▶ **YOUR OBJECTIVE**
Go through the following data and transcribe exactly the stretch of lines from the one holding "after global routing" to the one holding "## run 3: area by class of cell", both included.

▶ **SOURCE DATA**
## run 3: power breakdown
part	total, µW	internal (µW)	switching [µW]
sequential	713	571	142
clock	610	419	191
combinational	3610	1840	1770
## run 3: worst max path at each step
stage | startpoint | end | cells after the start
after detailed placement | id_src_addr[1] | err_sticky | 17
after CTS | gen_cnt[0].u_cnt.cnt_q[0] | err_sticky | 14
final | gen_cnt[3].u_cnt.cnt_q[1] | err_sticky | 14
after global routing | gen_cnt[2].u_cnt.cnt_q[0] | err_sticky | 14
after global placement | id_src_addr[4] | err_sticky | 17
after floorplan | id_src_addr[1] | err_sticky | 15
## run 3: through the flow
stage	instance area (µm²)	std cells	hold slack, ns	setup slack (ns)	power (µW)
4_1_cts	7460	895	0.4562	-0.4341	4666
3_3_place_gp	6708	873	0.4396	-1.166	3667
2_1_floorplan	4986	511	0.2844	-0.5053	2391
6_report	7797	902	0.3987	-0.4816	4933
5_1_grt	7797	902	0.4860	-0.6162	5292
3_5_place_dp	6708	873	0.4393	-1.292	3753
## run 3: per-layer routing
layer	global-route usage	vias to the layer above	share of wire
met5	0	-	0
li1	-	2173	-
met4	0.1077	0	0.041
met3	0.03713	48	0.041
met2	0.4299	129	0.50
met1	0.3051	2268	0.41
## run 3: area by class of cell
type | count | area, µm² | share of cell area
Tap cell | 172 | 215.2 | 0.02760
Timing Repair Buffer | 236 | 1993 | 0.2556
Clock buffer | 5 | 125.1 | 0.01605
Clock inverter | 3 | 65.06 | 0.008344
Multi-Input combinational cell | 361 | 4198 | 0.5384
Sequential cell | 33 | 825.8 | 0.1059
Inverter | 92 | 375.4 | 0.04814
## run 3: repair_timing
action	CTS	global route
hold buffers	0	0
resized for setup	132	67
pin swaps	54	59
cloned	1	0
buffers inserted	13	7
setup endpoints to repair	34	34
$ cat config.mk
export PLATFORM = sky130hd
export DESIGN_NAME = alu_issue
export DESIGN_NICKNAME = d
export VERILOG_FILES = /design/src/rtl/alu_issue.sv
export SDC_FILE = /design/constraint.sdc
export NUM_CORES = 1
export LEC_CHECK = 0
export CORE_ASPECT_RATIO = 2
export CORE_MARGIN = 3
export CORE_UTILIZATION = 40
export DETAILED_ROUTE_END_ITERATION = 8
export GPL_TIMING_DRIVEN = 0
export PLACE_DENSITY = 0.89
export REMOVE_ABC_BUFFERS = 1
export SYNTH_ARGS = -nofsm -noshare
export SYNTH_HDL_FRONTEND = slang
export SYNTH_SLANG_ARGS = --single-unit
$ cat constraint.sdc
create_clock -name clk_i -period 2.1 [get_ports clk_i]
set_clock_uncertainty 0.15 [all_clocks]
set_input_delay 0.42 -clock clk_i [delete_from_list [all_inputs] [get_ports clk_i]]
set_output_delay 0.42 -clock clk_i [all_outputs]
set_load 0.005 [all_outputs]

▶ **EXERCISE RESULT**
after global routing | gen_cnt[2].u_cnt.cnt_q[0] | err_sticky | 14
after global placement | id_src_addr[4] | err_sticky | 17
after floorplan | id_src_addr[1] | err_sticky | 15
## run 3: through the flow
stage	instance area (µm²)	std cells	hold slack, ns	setup slack (ns)	power (µW)
4_1_cts	7460	895	0.4562	-0.4341	4666
3_3_place_gp	6708	873	0.4396	-1.166	3667
2_1_floorplan	4986	511	0.2844	-0.5053	2391
6_report	7797	902	0.3987	-0.4816	4933
5_1_grt	7797	902	0.4860	-0.6162	5292
3_5_place_dp	6708	873	0.4393	-1.292	3753
## run 3: per-layer routing
layer	global-route usage	vias to the layer above	share of wire
met5	0	-	0
li1	-	2173	-
met4	0.1077	0	0.041
met3	0.03713	48	0.041
met2	0.4299	129	0.50
met1	0.3051	2268	0.41
## run 3: area by class of cell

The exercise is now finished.